▶ **TASK REQUIREMENTS**:
Give every line below again, exactly.

▶ **RECORDS PROVIDED**:
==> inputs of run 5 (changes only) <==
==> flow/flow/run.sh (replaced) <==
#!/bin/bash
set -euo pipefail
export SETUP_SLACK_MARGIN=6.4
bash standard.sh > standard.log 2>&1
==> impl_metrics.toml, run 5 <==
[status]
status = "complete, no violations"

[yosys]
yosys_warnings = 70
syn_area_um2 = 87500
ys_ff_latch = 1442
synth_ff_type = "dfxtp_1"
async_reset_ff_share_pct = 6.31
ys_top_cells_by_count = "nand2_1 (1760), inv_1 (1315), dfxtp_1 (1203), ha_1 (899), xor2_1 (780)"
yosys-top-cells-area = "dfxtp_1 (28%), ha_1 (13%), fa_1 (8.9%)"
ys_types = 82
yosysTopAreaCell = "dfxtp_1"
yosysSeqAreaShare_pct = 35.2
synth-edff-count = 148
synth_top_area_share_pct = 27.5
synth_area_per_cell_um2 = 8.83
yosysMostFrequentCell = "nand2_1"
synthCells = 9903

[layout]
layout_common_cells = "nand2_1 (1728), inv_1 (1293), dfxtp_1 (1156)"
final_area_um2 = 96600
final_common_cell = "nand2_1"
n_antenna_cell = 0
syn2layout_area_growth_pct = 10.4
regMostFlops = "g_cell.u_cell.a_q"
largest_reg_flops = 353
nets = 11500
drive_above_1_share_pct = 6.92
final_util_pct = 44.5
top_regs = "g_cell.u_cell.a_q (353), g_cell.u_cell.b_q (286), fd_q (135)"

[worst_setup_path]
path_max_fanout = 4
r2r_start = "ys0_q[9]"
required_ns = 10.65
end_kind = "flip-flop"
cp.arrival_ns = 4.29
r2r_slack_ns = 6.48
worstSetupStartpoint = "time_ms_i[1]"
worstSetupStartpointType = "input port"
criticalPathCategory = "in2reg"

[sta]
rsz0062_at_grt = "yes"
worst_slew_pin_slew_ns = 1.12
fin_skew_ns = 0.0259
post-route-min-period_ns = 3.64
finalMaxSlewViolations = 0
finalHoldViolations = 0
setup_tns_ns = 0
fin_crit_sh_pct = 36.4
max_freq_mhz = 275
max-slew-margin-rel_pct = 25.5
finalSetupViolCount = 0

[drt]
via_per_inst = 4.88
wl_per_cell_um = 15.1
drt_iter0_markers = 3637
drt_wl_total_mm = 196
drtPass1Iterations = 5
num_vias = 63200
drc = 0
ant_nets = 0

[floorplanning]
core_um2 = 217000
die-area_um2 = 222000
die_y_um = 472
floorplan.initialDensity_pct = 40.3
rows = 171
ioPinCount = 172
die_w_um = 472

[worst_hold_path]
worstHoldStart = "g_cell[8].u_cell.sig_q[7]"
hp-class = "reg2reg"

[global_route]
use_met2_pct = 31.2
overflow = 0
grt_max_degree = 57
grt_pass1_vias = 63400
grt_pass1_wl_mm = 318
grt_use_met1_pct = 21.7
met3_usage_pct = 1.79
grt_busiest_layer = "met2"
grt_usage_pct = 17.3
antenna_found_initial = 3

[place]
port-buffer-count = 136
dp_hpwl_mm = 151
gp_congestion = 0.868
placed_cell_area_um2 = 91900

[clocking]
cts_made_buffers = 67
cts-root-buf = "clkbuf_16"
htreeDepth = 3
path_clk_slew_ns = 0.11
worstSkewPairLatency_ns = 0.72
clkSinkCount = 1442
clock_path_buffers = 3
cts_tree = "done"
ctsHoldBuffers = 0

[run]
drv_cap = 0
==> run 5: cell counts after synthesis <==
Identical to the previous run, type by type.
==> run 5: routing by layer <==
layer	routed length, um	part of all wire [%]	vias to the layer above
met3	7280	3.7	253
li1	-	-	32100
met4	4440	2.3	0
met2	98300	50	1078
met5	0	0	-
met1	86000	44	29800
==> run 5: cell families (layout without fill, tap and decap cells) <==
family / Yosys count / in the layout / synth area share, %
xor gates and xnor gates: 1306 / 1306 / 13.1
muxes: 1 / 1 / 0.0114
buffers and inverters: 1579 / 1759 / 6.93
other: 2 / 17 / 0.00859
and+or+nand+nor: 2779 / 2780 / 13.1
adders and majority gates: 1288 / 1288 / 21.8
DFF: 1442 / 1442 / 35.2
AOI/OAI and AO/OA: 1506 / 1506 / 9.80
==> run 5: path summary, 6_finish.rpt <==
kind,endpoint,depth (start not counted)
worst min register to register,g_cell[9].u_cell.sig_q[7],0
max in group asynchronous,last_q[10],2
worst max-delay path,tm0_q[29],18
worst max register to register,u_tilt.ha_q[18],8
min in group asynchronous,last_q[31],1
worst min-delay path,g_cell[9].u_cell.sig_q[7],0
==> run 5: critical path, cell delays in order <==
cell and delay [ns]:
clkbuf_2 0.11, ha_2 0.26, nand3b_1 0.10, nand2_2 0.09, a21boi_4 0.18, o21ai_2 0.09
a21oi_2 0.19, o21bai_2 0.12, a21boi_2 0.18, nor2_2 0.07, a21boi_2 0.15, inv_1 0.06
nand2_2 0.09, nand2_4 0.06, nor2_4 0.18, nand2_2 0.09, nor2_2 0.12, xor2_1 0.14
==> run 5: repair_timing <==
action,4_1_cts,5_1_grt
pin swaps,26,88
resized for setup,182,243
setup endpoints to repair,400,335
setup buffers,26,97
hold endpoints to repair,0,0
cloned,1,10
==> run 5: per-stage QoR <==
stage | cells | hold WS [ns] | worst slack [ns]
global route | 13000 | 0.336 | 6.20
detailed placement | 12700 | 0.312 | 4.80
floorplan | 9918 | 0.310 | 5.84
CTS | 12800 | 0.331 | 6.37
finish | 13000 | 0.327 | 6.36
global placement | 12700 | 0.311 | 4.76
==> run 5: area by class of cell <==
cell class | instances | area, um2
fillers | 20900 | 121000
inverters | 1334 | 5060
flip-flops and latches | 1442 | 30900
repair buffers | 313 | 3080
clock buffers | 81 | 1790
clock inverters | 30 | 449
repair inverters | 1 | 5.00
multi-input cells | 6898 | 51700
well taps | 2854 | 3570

▶ **TASK OUTPUT**:
==> inputs of run 5 (changes only) <==
==> flow/flow/run.sh (replaced) <==
#!/bin/bash
set -euo pipefail
export SETUP_SLACK_MARGIN=6.4
bash standard.sh > standard.log 2>&1
==> impl_metrics.toml, run 5 <==
[status]
status = "complete, no violations"

[yosys]
yosys_warnings = 70
syn_area_um2 = 87500
ys_ff_latch = 1442
synth_ff_type = "dfxtp_1"
async_reset_ff_share_pct = 6.31
ys_top_cells_by_count = "nand2_1 (1760), inv_1 (1315), dfxtp_1 (1203), ha_1 (899), xor2_1 (780)"
yosys-top-cells-area = "dfxtp_1 (28%), ha_1 (13%), fa_1 (8.9%)"
ys_types = 82
yosysTopAreaCell = "dfxtp_1"
yosysSeqAreaShare_pct = 35.2
synth-edff-count = 148
synth_top_area_share_pct = 27.5
synth_area_per_cell_um2 = 8.83
yosysMostFrequentCell = "nand2_1"
synthCells = 9903

[layout]
layout_common_cells = "nand2_1 (1728), inv_1 (1293), dfxtp_1 (1156)"
final_area_um2 = 96600
final_common_cell = "nand2_1"
n_antenna_cell = 0
syn2layout_area_growth_pct = 10.4
regMostFlops = "g_cell.u_cell.a_q"
largest_reg_flops = 353
nets = 11500
drive_above_1_share_pct = 6.92
final_util_pct = 44.5
top_regs = "g_cell.u_cell.a_q (353), g_cell.u_cell.b_q (286), fd_q (135)"

[worst_setup_path]
path_max_fanout = 4
r2r_start = "ys0_q[9]"
required_ns = 10.65
end_kind = "flip-flop"
cp.arrival_ns = 4.29
r2r_slack_ns = 6.48
worstSetupStartpoint = "time_ms_i[1]"
worstSetupStartpointType = "input port"
criticalPathCategory = "in2reg"

[sta]
rsz0062_at_grt = "yes"
worst_slew_pin_slew_ns = 1.12
fin_skew_ns = 0.0259
post-route-min-period_ns = 3.64
finalMaxSlewViolations = 0
finalHoldViolations = 0
setup_tns_ns = 0
fin_crit_sh_pct = 36.4
max_freq_mhz = 275
max-slew-margin-rel_pct = 25.5
finalSetupViolCount = 0

[drt]
via_per_inst = 4.88
wl_per_cell_um = 15.1
drt_iter0_markers = 3637
drt_wl_total_mm = 196
drtPass1Iterations = 5
num_vias = 63200
drc = 0
ant_nets = 0

[floorplanning]
core_um2 = 217000
die-area_um2 = 222000
die_y_um = 472
floorplan.initialDensity_pct = 40.3
rows = 171
ioPinCount = 172
die_w_um = 472

[worst_hold_path]
worstHoldStart = "g_cell[8].u_cell.sig_q[7]"
hp-class = "reg2reg"

[global_route]
use_met2_pct = 31.2
overflow = 0
grt_max_degree = 57
grt_pass1_vias = 63400
grt_pass1_wl_mm = 318
grt_use_met1_pct = 21.7
met3_usage_pct = 1.79
grt_busiest_layer = "met2"
grt_usage_pct = 17.3
antenna_found_initial = 3

[place]
port-buffer-count = 136
dp_hpwl_mm = 151
gp_congestion = 0.868
placed_cell_area_um2 = 91900

[clocking]
cts_made_buffers = 67
cts-root-buf = "clkbuf_16"
htreeDepth = 3
path_clk_slew_ns = 0.11
worstSkewPairLatency_ns = 0.72
clkSinkCount = 1442
clock_path_buffers = 3
cts_tree = "done"
ctsHoldBuffers = 0

[run]
drv_cap = 0
==> run 5: cell counts after synthesis <==
Identical to the previous run, type by type.
==> run 5: routing by layer <==
layer	routed length, um	part of all wire [%]	vias to the layer above
met3	7280	3.7	253
li1	-	-	32100
met4	4440	2.3	0
met2	98300	50	1078
met5	0	0	-
met1	86000	44	29800
==> run 5: cell families (layout without fill, tap and decap cells) <==
family / Yosys count / in the layout / synth area share, %
xor gates and xnor gates: 1306 / 1306 / 13.1
muxes: 1 / 1 / 0.0114
buffers and inverters: 1579 / 1759 / 6.93
other: 2 / 17 / 0.00859
and+or+nand+nor: 2779 / 2780 / 13.1
adders and majority gates: 1288 / 1288 / 21.8
DFF: 1442 / 1442 / 35.2
AOI/OAI and AO/OA: 1506 / 1506 / 9.80
==> run 5: path summary, 6_finish.rpt <==
kind,endpoint,depth (start not counted)
worst min register to register,g_cell[9].u_cell.sig_q[7],0
max in group asynchronous,last_q[10],2
worst max-delay path,tm0_q[29],18
worst max register to register,u_tilt.ha_q[18],8
min in group asynchronous,last_q[31],1
worst min-delay path,g_cell[9].u_cell.sig_q[7],0
==> run 5: critical path, cell delays in order <==
cell and delay [ns]:
clkbuf_2 0.11, ha_2 0.26, nand3b_1 0.10, nand2_2 0.09, a21boi_4 0.18, o21ai_2 0.09
a21oi_2 0.19, o21bai_2 0.12, a21boi_2 0.18, nor2_2 0.07, a21boi_2 0.15, inv_1 0.06
nand2_2 0.09, nand2_4 0.06, nor2_4 0.18, nand2_2 0.09, nor2_2 0.12, xor2_1 0.14
==> run 5: repair_timing <==
action,4_1_cts,5_1_grt
pin swaps,26,88
resized for setup,182,243
setup endpoints to repair,400,335
setup buffers,26,97
hold endpoints to repair,0,0
cloned,1,10
==> run 5: per-stage QoR <==
stage | cells | hold WS [ns] | worst slack [ns]
global route | 13000 | 0.336 | 6.20
detailed placement | 12700 | 0.312 | 4.80
floorplan | 9918 | 0.310 | 5.84
CTS | 12800 | 0.331 | 6.37
finish | 13000 | 0.327 | 6.36
global placement | 12700 | 0.311 | 4.76
==> run 5: area by class of cell <==
cell class | instances | area, um2
fillers | 20900 | 121000
inverters | 1334 | 5060
flip-flops and latches | 1442 | 30900
repair buffers | 313 | 3080
clock buffers | 81 | 1790
clock inverters | 30 | 449
repair inverters | 1 | 5.00
multi-input cells | 6898 | 51700
well taps | 2854 | 3570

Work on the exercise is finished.